The roots of Livingston Manor lie in a patent obtained in July 1686 by Robert Livingston the Elder for land he had previously acquired from the resident Native Americans in the colonial Province of New York. The Manor itself was a 160,000 acre tract of land patented by Livingston through the influence of 5th Governor Thomas Dongan, and confirmed by royal charter of George I of Great Britain in 1715, creating the manor and lordship of Livingston.

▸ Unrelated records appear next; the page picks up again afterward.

--- src/verilog/css_pkg.sv ---
`default_nettype none
package css_pkg;
    localparam int NUM_CH = 2;
    localparam int CLK_PERIOD_NS = 25;
    // internal sync pulse period, kept in its own unit
    localparam real SYNC_PERIOD_US = 62.5;
    localparam int SYNC_CYCLES = int'(SYNC_PERIOD_US * 1000.0 / real'(CLK_PERIOD_NS));
    localparam logic [11:0] SYNC_LAST = 12'(SYNC_CYCLES - 1);
    localparam logic [31:0] TICK_NS = 32'(CLK_PERIOD_NS);

    typedef logic [7:0] css_idx_t;
    // parameter indices, one per channel
    localparam css_idx_t MODE_IDX [NUM_CH] = '{8'h3e, 8'h58};
    localparam css_idx_t ARM_IDX [NUM_CH] = '{8'h40, 8'h5a};
    localparam css_idx_t PRE_EDGE_IDX [NUM_CH] = '{8'h44, 8'h5e};
    localparam css_idx_t PRE_SRC_IDX [NUM_CH] = '{8'h48, 8'h62};
    localparam css_idx_t FLAG_IDX [NUM_CH] = '{8'h4a, 8'h64};
    localparam css_idx_t TIME_IDX [NUM_CH] = '{8'h4c, 8'h66};
    localparam css_idx_t TRIG_IDX [NUM_CH] = '{8'h4e, 8'h68};
    localparam css_idx_t PREFILT_IDX [NUM_CH] = '{8'h50, 8'h6a};

    // source codes and value limits
    localparam logic [7:0] SRC_RS485_FIRST = 8'h07;
    localparam logic [7:0] SRC_IDX_PRI = 8'h0a;
    localparam logic [7:0] SRC_IDX_TER = 8'h0b;
    localparam logic [7:0] SRC_MAX = 8'h0b;
    localparam logic [7:0] PREFILT_MAX = 8'h02;
    localparam logic [7:0] MODE_MAX = 8'h03;
    localparam logic [7:0] MODE_TIME = 8'h01;
    localparam logic [7:0] EDGE_RISE = 8'h01;
    localparam logic [7:0] EDGE_FALL = 8'h02;
    localparam logic [7:0] EDGE_BOTH = 8'h03;
    localparam logic [31:0] TIME_RESET = 32'h0000_0000;

    typedef struct packed {
        logic [6:0] gen;
        logic [2:0] rs485;
        logic idx_pri;
        logic idx_ter;
    } css_src_t;

    typedef struct packed {
        logic arm;
        logic [7:0] mode;
        logic [7:0] pre_src;
        logic [7:0] trig_src;
        logic [7:0] pre_edge;
        logic [7:0] prefilter;
    } css_cfg_t;

    typedef struct packed {
        logic flag;
        logic pre_pulse;
        logic [31:0] time_ns;
    } css_stat_t;

    localparam css_cfg_t CFG_RESET = '{arm: 1'b0, mode: 8'h00, pre_src: 8'h00,
        trig_src: 8'h00, pre_edge: EDGE_RISE, prefilter: 8'h00};
endpackage
`default_nettype wire

--- src/verilog/css_channel.sv ---
`timescale 1ns/100ps
`default_nettype none
module css_channel (
    input wire logic core_clk,
    input wire logic rst_n,
    input wire css_pkg::css_cfg_t cfg,
    input wire css_pkg::css_src_t src,
    input wire logic [31:0] time_now,
    output css_pkg::css_stat_t stat
);
    import css_pkg::*;

    logic trig_cur;
    logic pre_cur;
    logic trig_prev_reg;
    logic pre_prev_reg;
    logic arm_prev_reg;
    logic trig_rise;
    logic arm_rise;
    logic capture;
    logic pre_hit;
    logic flag_reg;
    logic pre_pulse_reg;
    logic [31:0] time_reg;

    // shared decode for both selectors; unlisted codes give a quiet low
    function automatic logic pick(input css_src_t s, input logic [7:0] code,
                                  input logic ter_ok);
        logic [7:0] off;
        off = code - SRC_RS485_FIRST;
        if (code < SRC_RS485_FIRST) begin
            pick = s.gen[code[2:0]];
        end else if (code < SRC_IDX_PRI) begin
            pick = s.rs485[off[1:0]];
        end else if (code == SRC_IDX_PRI) begin
            pick = s.idx_pri;
        end else if (code == SRC_IDX_TER && ter_ok) begin
            pick = s.idx_ter;
        end else begin
            pick = 1'b0;
        end
    endfunction

    // precondition has no tertiary index, trigger does
    assign pre_cur = pick(src, cfg.pre_src, 1'b0);
    assign trig_cur = pick(src, cfg.trig_src, 1'b1);
    assign trig_rise = trig_cur && !trig_prev_reg;
    assign arm_rise = cfg.arm && !arm_prev_reg;
    // a trigger in the arming cycle still counts, so the old flag is ignored then
    assign capture = cfg.arm && trig_rise && (!stat.flag || arm_rise);

    // edge code 0 is reserved and detects nothing
    always_comb begin
        case (cfg.pre_edge)
            EDGE_RISE: pre_hit = pre_cur && !pre_prev_reg;
            EDGE_FALL: pre_hit = !pre_cur && pre_prev_reg;
            EDGE_BOTH: pre_hit = pre_cur != pre_prev_reg;
            default: pre_hit = 1'b0;
        endcase
    end

    // edge history
    always_ff @(posedge core_clk) begin
        if (!rst_n) begin
            trig_prev_reg <= 1'b0;
            pre_prev_reg <= 1'b0;
            arm_prev_reg <= 1'b0;
            pre_pulse_reg <= 1'b0;
        end else begin
            trig_prev_reg <= trig_cur;
            pre_prev_reg <= pre_cur;
            arm_prev_reg <= cfg.arm;
            pre_pulse_reg <= pre_hit;
        end
    end

    // captured flag: set wins over the clear from arming
    always_ff @(posedge core_clk) begin
        if (!rst_n) begin
            flag_reg <= 1'b0;
        end else if (capture) begin
            flag_reg <= 1'b1;
        end else if (arm_rise) begin
            flag_reg <= 1'b0;
        end
    end

    // time stamp only in time capture mode; other modes keep the old value
    always_ff @(posedge core_clk) begin
        if (!rst_n) begin
            time_reg <= TIME_RESET;
        end else if (capture && cfg.mode == MODE_TIME) begin
            time_reg <= time_now;
        end
    end

    // one driver for the whole status word, each field straight from its flop
    assign stat = '{flag: flag_reg, pre_pulse: pre_pulse_reg, time_ns: time_reg};
endmodule // css_channel
`default_nettype wire

--- src/verilog/css_top.sv ---
`timescale 1ns/100ps
`default_nettype none
module css_top (
    input wire logic core_clk,
    input wire logic rst_n,
    input wire logic [6:0] gen_in,
    input wire logic [2:0] rs485_in,
    input wire logic index_primary,
    input wire logic index_tertiary,
    input wire css_pkg::css_idx_t reg_addr,
    input wire logic reg_wr_en,
    input wire logic reg_rd_en,
    input wire logic [31:0] reg_wdata,
    output logic [31:0] reg_rdata,
    output logic reg_rd_valid,
    output logic reg_err,
    output logic periodic_sync_pulse,
    output logic [1:0] capture_flag,
    output logic [1:0] precondition_edge_pulse
);
    import css_pkg::*;

    css_src_t src_meta_reg;
    css_src_t src_sync_reg;
    css_cfg_t cfg_reg [NUM_CH];
    css_stat_t stat [NUM_CH];
    logic [11:0] sync_cnt_reg;
    logic [31:0] time_ns_reg;
    logic sync_now;
    logic [31:0] rdata_next;
    logic hit_next;

    // pins cross into core_clk through two stages
    always_ff @(posedge core_clk) begin
        if (!rst_n) begin
            src_meta_reg <= '0;
            src_sync_reg <= '0;
        end else begin
            src_meta_reg <= '{gen: gen_in, rs485: rs485_in, idx_pri: index_primary,
                              idx_ter: index_tertiary};
            src_sync_reg <= src_meta_reg;
        end
    end

    // periodic sync divider and the nanosecond time base it restarts
    assign sync_now = sync_cnt_reg == SYNC_LAST;
    always_ff @(posedge core_clk) begin
        if (!rst_n) begin
            sync_cnt_reg <= 12'h000;
            time_ns_reg <= TIME_RESET;
            periodic_sync_pulse <= 1'b0;
        end else if (sync_now) begin
            sync_cnt_reg <= 12'h000;
            time_ns_reg <= TIME_RESET;
            periodic_sync_pulse <= 1'b1;
        end else begin
            sync_cnt_reg <= sync_cnt_reg + 12'h001;
            time_ns_reg <= time_ns_reg + TICK_NS;
            periodic_sync_pulse <= 1'b0;
        end
    end

    // parameter writes; out-of-range values are dropped, keeping the old setting
    always_ff @(posedge core_clk) begin
        if (!rst_n) begin
            for (int c = 0; c < NUM_CH; c++) begin
                cfg_reg[c] <= CFG_RESET;
            end
        end else if (reg_wr_en) begin
            for (int c = 0; c < NUM_CH; c++) begin
                if (reg_addr == PRE_SRC_IDX[c] && reg_wdata[7:0] <= SRC_MAX) begin
                    cfg_reg[c].pre_src <= reg_wdata[7:0];
                end
                if (reg_addr == TRIG_IDX[c] && reg_wdata[7:0] <= SRC_MAX) begin
                    cfg_reg[c].trig_src <= reg_wdata[7:0];
                end
                if (reg_addr == PREFILT_IDX[c] && reg_wdata[7:0] <= PREFILT_MAX) begin
                    cfg_reg[c].prefilter <= reg_wdata[7:0];
                end
                if (reg_addr == MODE_IDX[c] && reg_wdata[7:0] <= MODE_MAX) begin
                    cfg_reg[c].mode <= reg_wdata[7:0];
                end
                if (reg_addr == PRE_EDGE_IDX[c] && reg_wdata[7:0] <= EDGE_BOTH) begin
                    cfg_reg[c].pre_edge <= reg_wdata[7:0];
                end
                if (reg_addr == ARM_IDX[c]) begin
                    cfg_reg[c].arm <= reg_wdata[0];
                end
            end
        end
    end

    // read decode; flag and time are read-only, writes to them are ignored
    always_comb begin
        rdata_next = 32'h0000_0000;
        hit_next = 1'b0;
        for (int c = 0; c < NUM_CH; c++) begin
            if (reg_addr == PRE_SRC_IDX[c]) begin
                rdata_next = {24'h00_0000, cfg_reg[c].pre_src};
                hit_next = 1'b1;
            end else if (reg_addr == TRIG_IDX[c]) begin
                rdata_next = {24'h00_0000, cfg_reg[c].trig_src};
                hit_next = 1'b1;
            end else if (reg_addr == PREFILT_IDX[c]) begin
                rdata_next = {24'h00_0000, cfg_reg[c].prefilter};
                hit_next = 1'b1;
            end else if (reg_addr == MODE_IDX[c]) begin
                rdata_next = {24'h00_0000, cfg_reg[c].mode};
                hit_next = 1'b1;
            end else if (reg_addr == PRE_EDGE_IDX[c]) begin
                rdata_next = {24'h00_0000, cfg_reg[c].pre_edge};
                hit_next = 1'b1;
            end else if (reg_addr == ARM_IDX[c]) begin
                rdata_next = {31'h0000_0000, cfg_reg[c].arm};
                hit_next = 1'b1;
            end else if (reg_addr == FLAG_IDX[c]) begin
                rdata_next = {31'h0000_0000, stat[c].flag};
                hit_next = 1'b1;
            end else if (reg_addr == TIME_IDX[c]) begin
                rdata_next = stat[c].time_ns;
                hit_next = 1'b1;
            end
        end
    end

    // registered read answer, one cycle after the strobe
    always_ff @(posedge core_clk) begin
        if (!rst_n) begin
            reg_rdata <= 32'h0000_0000;
            reg_rd_valid <= 1'b0;
            reg_err <= 1'b0;
        end else begin
            reg_rd_valid <= reg_rd_en;
            reg_err <= (reg_rd_en || reg_wr_en) && !hit_next;
            reg_rdata <= reg_rd_en ? rdata_next : 32'h0000_0000;
        end
    end

    // channels share only the synced inputs and the time base
    for (genvar g = 0; g < NUM_CH; g++) begin : g_ch
        css_channel u_ch (
            .core_clk(core_clk),
            .rst_n(rst_n),
            .cfg(cfg_reg[g]),
            .src(src_sync_reg),
            .time_now(time_ns_reg),
            .stat(stat[g])
        );
        assign capture_flag[g] = stat[g].flag;
        assign precondition_edge_pulse[g] = stat[g].pre_pulse;
    end
endmodule // css_top
`default_nettype wire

Livingston Manor was located between the Hudson River on the west and the Massachusetts border on the east, approximately 20 miles wide and approximately 12 miles long north to south. The Manor encompassed the area that would later become the towns of Livingston, Germantown, Clermont, Taghkanic, Gallatin, Copake, and Ancram, located in Columbia County, New York.

The lords of the manor were:

- Robert Livingston the Elder (1654–1728), served from 1715 to 1728.
- Philip Livingston (1686–1749), served from 1728 to 1749.
- Robert Livingston (1708–1790), served from 1749 to 1790.

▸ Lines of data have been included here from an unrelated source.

File: src/token_bus_diag_pkg.sv
package token_bus_diag_pkg;

  // ************************************************************
  // register map, byte addresses on the 32-bit bus
  // ************************************************************
  localparam logic [7:0] STATUS_OFF = 8'h00;
  localparam logic [7:0] DIAG_OFF   = 8'h04;
  localparam logic [7:0] CMD_OFF    = 8'h08;
  localparam logic [7:0] SETUP_OFF  = 8'h0c;
  localparam logic [7:0] CONFIG_OFF = 8'h10;
  localparam logic [7:0] NODE_OFF   = 8'h14;
  localparam logic [7:0] TENT_OFF   = 8'h18;
  localparam logic [7:0] SUCC_OFF   = 8'h1c;

  // ************************************************************
  // field positions
  // ************************************************************
  // status register
  localparam int ST_TXAV  = 0;
  localparam int ST_TXACK = 1;
  localparam int ST_EXNK  = 2;
  localparam int ST_RECON = 3;
  localparam int ST_SUCC  = 4;
  localparam int ST_RXINH = 5;
  localparam int ST_MAPDN = 6;
  // diagnostic register
  localparam int DG_DUP   = 0;
  localparam int DG_TENT  = 1;
  // command register, write one to act
  localparam int CM_DISTX = 0;
  localparam int CM_CLRFL = 1;
  localparam int CM_ENTX  = 2;
  localparam int CM_CLRTN = 3;
  // setup and configuration
  localparam int SU_SHORT = 0;
  localparam int CF_CHAIN = 0;

  // ************************************************************
  // reset values and limits
  // ************************************************************
  localparam logic [7:0] NODE_RST      = 8'h00;
  localparam logic [7:0] TENT_RST      = 8'h00;
  localparam logic [7:0] SUCC_RST      = 8'h00;
  localparam logic [7:0] NACK_LIMIT    = 8'h80;  // 128 negative enquiry replies
  localparam logic [7:0] NACK_LIMIT_SH = 8'h04;  // four with short select
  localparam logic [1:0] QUEUE_MAX     = 2'h2;   // chained commands
  localparam logic [1:0] QUEUE_ONE     = 2'h1;

  // ************************************************************
  // timing
  // ************************************************************
  localparam int CLK_MHZ        = 200;
  localparam int MAP_WAIT_MS    = 840;
  localparam int MAP_WAIT_CYCLES = MAP_WAIT_MS * 1000 * CLK_MHZ;
  localparam int MAP_CNT_W      = 28;

  // transmit sequencer states
  typedef enum logic [1:0] {
    TX_IDLE = 2'b01,
    TX_BUSY = 2'b10
  } tx_state_t;

endpackage : token_bus_diag_pkg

Although an English-deeded tract, some sources list Livingston Manor with the patroonships of New Netherland.

===Division of land===
The first division of the estate occurred in 1728 upon the death of Robert Livingston the Elder, who stipulated that his third son, Robert Livingston (1718–1775), be granted 13,000 acre from Livingston Manor's southwest corner, a tract which Robert christened Clermont Manor.

In 1790, upon the death of the last lord of the manor, Robert Livingston, the remainder of Livingston Manor was divided among the heirs of his four youngest sons, rather than continuing to pass down through primogeniture. Robert's eldest living son, Peter R. Livingston (1737–1809), had made many unwise financial decisions and was perennially in debt, and it was feared the estate would end up claimed by his creditors were it passed on to him.

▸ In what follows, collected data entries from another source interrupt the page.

===== src/common/mep_defines.svh =====
/*
 * Slot timing, address limits and reset values for the external bus port.
 * Assumes one machine cycle of fifteen clock slots; included by bare name.
 */
`ifndef MEP_DEFINES_SVH
`define MEP_DEFINES_SVH

// Slot positions inside one machine cycle
`define MEP_CYC_LAST 4'hE
`define MEP_ALE_ON 4'h1
`define MEP_ALE_OFF 4'h4
`define MEP_ADDR_OFF 4'h5
`define MEP_STB_ON 4'h6
`define MEP_STB_OFF 4'hD
`define MEP_SAMPLE 4'hC

// First address that lies above the internal program memory (2048)
`define MEP_ROM_LIMIT 12'h800

// Port output latch after reset: all ones, so pins read as inputs
`define MEP_PORT_RST 8'hFF

`endif


===== src/common/mep_pkg.sv =====
/*
 * Types shared by the external bus port: transfer kinds and run modes.
 * Assumes no other package; users write mep_pkg::name.
 */
package mep_pkg;

    typedef enum logic [2:0] {
        MEP_IDLE = 3'h0,
        MEP_FETCH = 3'h1,
        MEP_DRD = 3'h2,
        MEP_DWR = 3'h3,
        MEP_BIN = 3'h4,
        MEP_BOUT = 3'h5,
        MEP_XRD = 3'h6,
        MEP_XWR = 3'h7
    } mep_kind_type;

    typedef enum logic [1:0] {
        MEP_RUN = 2'h0,
        MEP_HALT = 2'h1,
        MEP_STEP = 2'h2,
        MEP_SLEEP = 2'h3
    } mep_mode_type;

endpackage : mep_pkg


===== src/rtl/mep_bus_port.sv =====
/*
 * External bus and pin control: multiplexed address/data bus with latch
 * strobe, fetch/read/write/expander strobes, two quasi-bidirectional ports,
 * test, event, interrupt, single-step and standby pins.
 * Assumes a core that offers one transfer per machine cycle on op_* and
 * pins that are synchronous to clk.
 */
`include "mep_defines.svh"

module mep_bus_port (
    input wire logic clk,
    input wire logic sys_rst,
    input wire logic op_valid,
    input wire mep_pkg::mep_kind_type op_kind,
    input wire logic [11:0] op_addr,
    input wire logic [7:0] op_wdata,
    input wire logic op_last,
    output logic op_ready,
    output logic [7:0] rd_data,
    output logic rd_valid,
    output logic fetch_external,
    input wire logic halt_request,
    input wire logic p1_write,
    input wire logic p2_write,
    input wire logic [7:0] port_wdata,
    output logic [7:0] p1_level,
    output logic [7:0] p2_level,
    input wire logic clock_output_enable_instr,
    input wire logic start_counting_instr,
    input wire logic stop_counting_instr,
    output logic tpz_level,
    output logic eci_level,
    output logic timer_event,
    output logic ext_int_request,
    output logic halted,
    output logic standby_active,
    output logic address_latch_strobe,
    output logic program_fetch_strobe_n,
    output logic read_strobe_n,
    output logic write_strobe_n,
    output logic expander_strobe_n,
    input wire logic [7:0] bus_data_lines_i,
    output logic [7:0] bus_data_lines_o,
    output logic bus_data_lines_oe,
    input wire logic [7:0] first_port_lines_i,
    output logic [7:0] first_port_lines_o,
    output logic [7:0] first_port_lines_oe,
    input wire logic [7:0] second_port_lines_i,
    output logic [7:0] second_port_lines_o,
    output logic [7:0] second_port_lines_oe,
    input wire logic test_pin_zero_i,
    output logic test_pin_zero_o,
    output logic test_pin_zero_oe,
    input wire logic event_count_input,
    input wire logic int_n,
    input wire logic external_fetch_force,
    input wire logic single_step_n,
    input wire logic standby_input_n
);

    typedef struct packed {
        logic [3:0] slot;
        mep_pkg::mep_kind_type kind;
        logic ext;
        logic [11:0] addr;
        logic [7:0] wdata;
        logic last;
        logic halt_pend;
        mep_pkg::mep_mode_type mode;
        logic [7:0] blatch;
        logic bdrv;
        logic [7:0] rdata;
        logic rvalid;
        logic tpz_en;
        logic tpz_lvl;
        logic cnt_en;
        logic eci_prev;
        logic evt;
        logic intr;
    } mep_state_type;

    mep_state_type st_q;
    mep_state_type st_d;

    logic run;
    logic cyc_end;
    logic step_stop;
    logic addr_kind;
    logic rd_kind;
    logic xfer_kind;
    logic [7:0] p2_ovr_en;
    logic [7:0] p2_ovr_oe;
    logic [7:0] p2_ovr_val;

    assign run = (st_q.mode == mep_pkg::MEP_RUN);
    assign cyc_end = (st_q.slot == `MEP_CYC_LAST);
    assign step_stop = st_q.last && !single_step_n;
    assign addr_kind = (st_q.kind == mep_pkg::MEP_FETCH && st_q.ext) ||
                       st_q.kind == mep_pkg::MEP_DRD || st_q.kind == mep_pkg::MEP_DWR;
    assign rd_kind = (st_q.kind == mep_pkg::MEP_FETCH && st_q.ext) ||
                     st_q.kind == mep_pkg::MEP_DRD || st_q.kind == mep_pkg::MEP_BIN;
    assign xfer_kind = st_q.kind == mep_pkg::MEP_XRD || st_q.kind == mep_pkg::MEP_XWR;

    // A new transfer is taken only at a cycle boundary that does not stop
    assign op_ready = run && cyc_end && !st_q.halt_pend && !step_stop && standby_input_n;

    always_comb
    begin
        st_d = st_q;
        st_d.rvalid = 1'b0;
        st_d.evt = 1'b0;
        st_d.tpz_lvl = test_pin_zero_i;
        st_d.intr = !int_n;
        st_d.eci_prev = event_count_input;
        if (clock_output_enable_instr)
        begin
            st_d.tpz_en = 1'b1;
        end
        if (start_counting_instr)
        begin
            st_d.cnt_en = 1'b1;
        end
        else if (stop_counting_instr)
        begin
            st_d.cnt_en = 1'b0;
        end
        // High-to-low edge on test pin one counts one event
        if (st_q.cnt_en && st_q.eci_prev && !event_count_input)
        begin
            st_d.evt = 1'b1;
        end
        if (halt_request)
        begin
            st_d.halt_pend = 1'b1;
        end
        if (!standby_input_n)
        begin
            // Standby left only through reset
            st_d.mode = mep_pkg::MEP_SLEEP;
            st_d.slot = `MEP_CYC_LAST;
            st_d.kind = mep_pkg::MEP_IDLE;
        end
        else
        begin
            unique case (st_q.mode)
                mep_pkg::MEP_RUN:
                begin
                    if (!cyc_end)
                    begin
                        st_d.slot = st_q.slot + 4'h1;
                    end
                    else if (st_q.halt_pend || halt_request)
                    begin
                        st_d.mode = mep_pkg::MEP_HALT;
                        st_d.halt_pend = 1'b0;
                        st_d.kind = mep_pkg::MEP_IDLE;
                    end
                    else if (step_stop)
                    begin
                        st_d.mode = mep_pkg::MEP_STEP;
                        st_d.kind = mep_pkg::MEP_IDLE;
                        st_d.last = 1'b0;
                    end
                    else
                    begin
                        st_d.slot = 4'h0;
                        st_d.kind = op_valid ? op_kind : mep_pkg::MEP_IDLE;
                        st_d.addr = op_addr;
                        st_d.wdata = op_wdata;
                        st_d.last = op_valid && op_last;
                        st_d.ext = external_fetch_force || (op_addr >= `MEP_ROM_LIMIT);
                    end
                end
                mep_pkg::MEP_HALT:
                begin
                    if (!int_n)
                    begin
                        st_d.mode = mep_pkg::MEP_RUN;
                    end
                end
                mep_pkg::MEP_STEP:
                begin
                    if (single_step_n)
                    begin
                        st_d.mode = mep_pkg::MEP_RUN;
                    end
                end
                mep_pkg::MEP_SLEEP:
                begin
                    st_d.mode = mep_pkg::MEP_SLEEP;
                end
            endcase
        end
        if (run && st_q.slot == `MEP_ADDR_OFF)
        begin
            if (st_q.kind == mep_pkg::MEP_BOUT)
            begin
                st_d.blatch = st_q.wdata;
                st_d.bdrv = 1'b1;
            end
            else if (st_q.kind == mep_pkg::MEP_BIN)
            begin
                st_d.bdrv = 1'b0;
            end
        end
        // Sample in the last strobe slot, while the source still drives
        if (run && st_q.slot == `MEP_SAMPLE)
        begin
            if (rd_kind)
            begin
                st_d.rdata = bus_data_lines_i;
                st_d.rvalid = 1'b1;
            end
            else if (st_q.kind == mep_pkg::MEP_XRD)
            begin
                st_d.rdata = {4'h0, second_port_lines_i[7:4]};
                st_d.rvalid = 1'b1;
            end
        end
    end

    always_ff @(posedge clk)
    begin
        if (sys_rst)
        begin
            st_q <= '0;
            st_q.slot <= `MEP_CYC_LAST;
            st_q.kind <= mep_pkg::MEP_IDLE;
            // Standby is entered while the standby input is held low and left only through reset
            st_q.mode <= standby_input_n ? mep_pkg::MEP_RUN : mep_pkg::MEP_SLEEP;
            st_q.eci_prev <= 1'b1;
        end
        else
        begin
            st_q <= st_d;
        end
    end

    // Strobes: latch strobe high in slots 1..3, others low in slots 6..12
    logic ale_win;
    logic stb_win;
    assign ale_win = run && st_q.slot >= `MEP_ALE_ON && st_q.slot < `MEP_ALE_OFF;
    assign stb_win = run && st_q.slot >= `MEP_STB_ON && st_q.slot < `MEP_STB_OFF;

    assign address_latch_strobe = ale_win;
    assign program_fetch_strobe_n = !(stb_win && st_q.kind == mep_pkg::MEP_FETCH && st_q.ext);
    assign read_strobe_n = !(stb_win && (st_q.kind == mep_pkg::MEP_DRD ||
                                         st_q.kind == mep_pkg::MEP_BIN));
    assign write_strobe_n = !(stb_win && (st_q.kind == mep_pkg::MEP_DWR ||
                                          st_q.kind == mep_pkg::MEP_BOUT));
    assign expander_strobe_n = !(stb_win && xfer_kind);

    always_comb
    begin
        bus_data_lines_o = st_q.blatch;
        bus_data_lines_oe = st_q.bdrv;
        if (run && addr_kind && st_q.slot < `MEP_ADDR_OFF)
        begin
            bus_data_lines_o = st_q.addr[7:0];
            bus_data_lines_oe = 1'b1;
        end
        else if (run && st_q.kind == mep_pkg::MEP_DWR)
        begin
            bus_data_lines_o = st_q.wdata;
            bus_data_lines_oe = 1'b1;
        end
        else if (run && rd_kind)
        begin
            // Float a slot ahead of the read so nobody fights the source
            bus_data_lines_oe = 1'b0;
        end
    end

    always_comb
    begin
        p2_ovr_en = 8'h00;
        p2_ovr_oe = 8'h00;
        p2_ovr_val = 8'h00;
        if (run && st_q.kind == mep_pkg::MEP_FETCH && st_q.ext && st_q.slot < `MEP_STB_OFF)
        begin
            p2_ovr_en[3:0] = 4'hF;
            p2_ovr_oe[3:0] = 4'hF;
            p2_ovr_val[3:0] = st_q.addr[11:8];
        end
        if (run && xfer_kind)
        begin
            p2_ovr_en[7:4] = 4'hF;
            if (st_q.slot < `MEP_STB_ON)
            begin
                p2_ovr_oe[7:4] = 4'hF;
                p2_ovr_val[7:4] = st_q.addr[3:0];
            end
            else if (st_q.kind == mep_pkg::MEP_XWR)
            begin
                p2_ovr_oe[7:4] = 4'hF;
                p2_ovr_val[7:4] = st_q.wdata[3:0];
            end
            else
            begin
                p2_ovr_val[7:4] = 4'hF;
            end
        end
    end

    mep_qport #(.W(8)) u_port1 (
        .clk(clk),
        .sys_rst(sys_rst),
        .wr_stb(p1_write),
        .wr_data(port_wdata),
        .ovr_en(8'h00),
        .ovr_oe(8'h00),
        .ovr_val(8'h00),
        .pin_i(first_port_lines_i),
        .pin_o(first_port_lines_o),
        .pin_oe(first_port_lines_oe),
        .pin_level(p1_level)
    );

    mep_qport #(.W(8)) u_port2 (
        .clk(clk),
        .sys_rst(sys_rst),
        .wr_stb(p2_write),
        .wr_data(port_wdata),
        .ovr_en(p2_ovr_en),
        .ovr_oe(p2_ovr_oe),
        .ovr_val(p2_ovr_val),
        .pin_i(second_port_lines_i),
        .pin_o(second_port_lines_o),
        .pin_oe(second_port_lines_oe),
        .pin_level(p2_level)
    );

    // Machine-rate clock out; slot MSB gives one period per cycle
    assign test_pin_zero_o = st_q.slot[3];
    assign test_pin_zero_oe = st_q.tpz_en;
    assign tpz_level = st_q.tpz_lvl;
    assign eci_level = st_q.eci_prev;
    assign timer_event = st_q.evt;
    assign ext_int_request = st_q.intr;
    assign rd_data = st_q.rdata;
    assign rd_valid = st_q.rvalid;
    assign fetch_external = st_q.ext;
    assign halted = (st_q.mode == mep_pkg::MEP_HALT) || (st_q.mode == mep_pkg::MEP_STEP);
    assign standby_active = (st_q.mode == mep_pkg::MEP_SLEEP);
endmodule : mep_bus_port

The inheritors of the estate were all men who had distinguished themselves considerably during and after the American Revolution:

- Philip Livingston (1716–1778), delegate to the Continental Congress and signatory of the United States Declaration of Independence
- William Livingston (1723–1790), 1st Governor of New Jersey and signatory of the United States Constitution
- William Alexander (1726–1783), a brother-in-law who had married Sarah Livingston (1725–1805), the daughter of Philip Livingston, 2nd Lord of Livingston Manor, and Robert’s sister. Alexander had been a major general in the Continental Army during the American Revolutionary War
- James Duane (1733–1797), a son-in-law and Robert’s former ward, who had married his daughter Mary (1738–1821). Duane had been a delegate to the Continental Congress, 44th Mayor of New York City, and signatory of the Articles of Confederation

The land was divided among the families of these four men, and the power of the Livingston family was slowly diminished. A portion of the estate is still held by the family. The town of Livingston, New York occupies part of the original tract.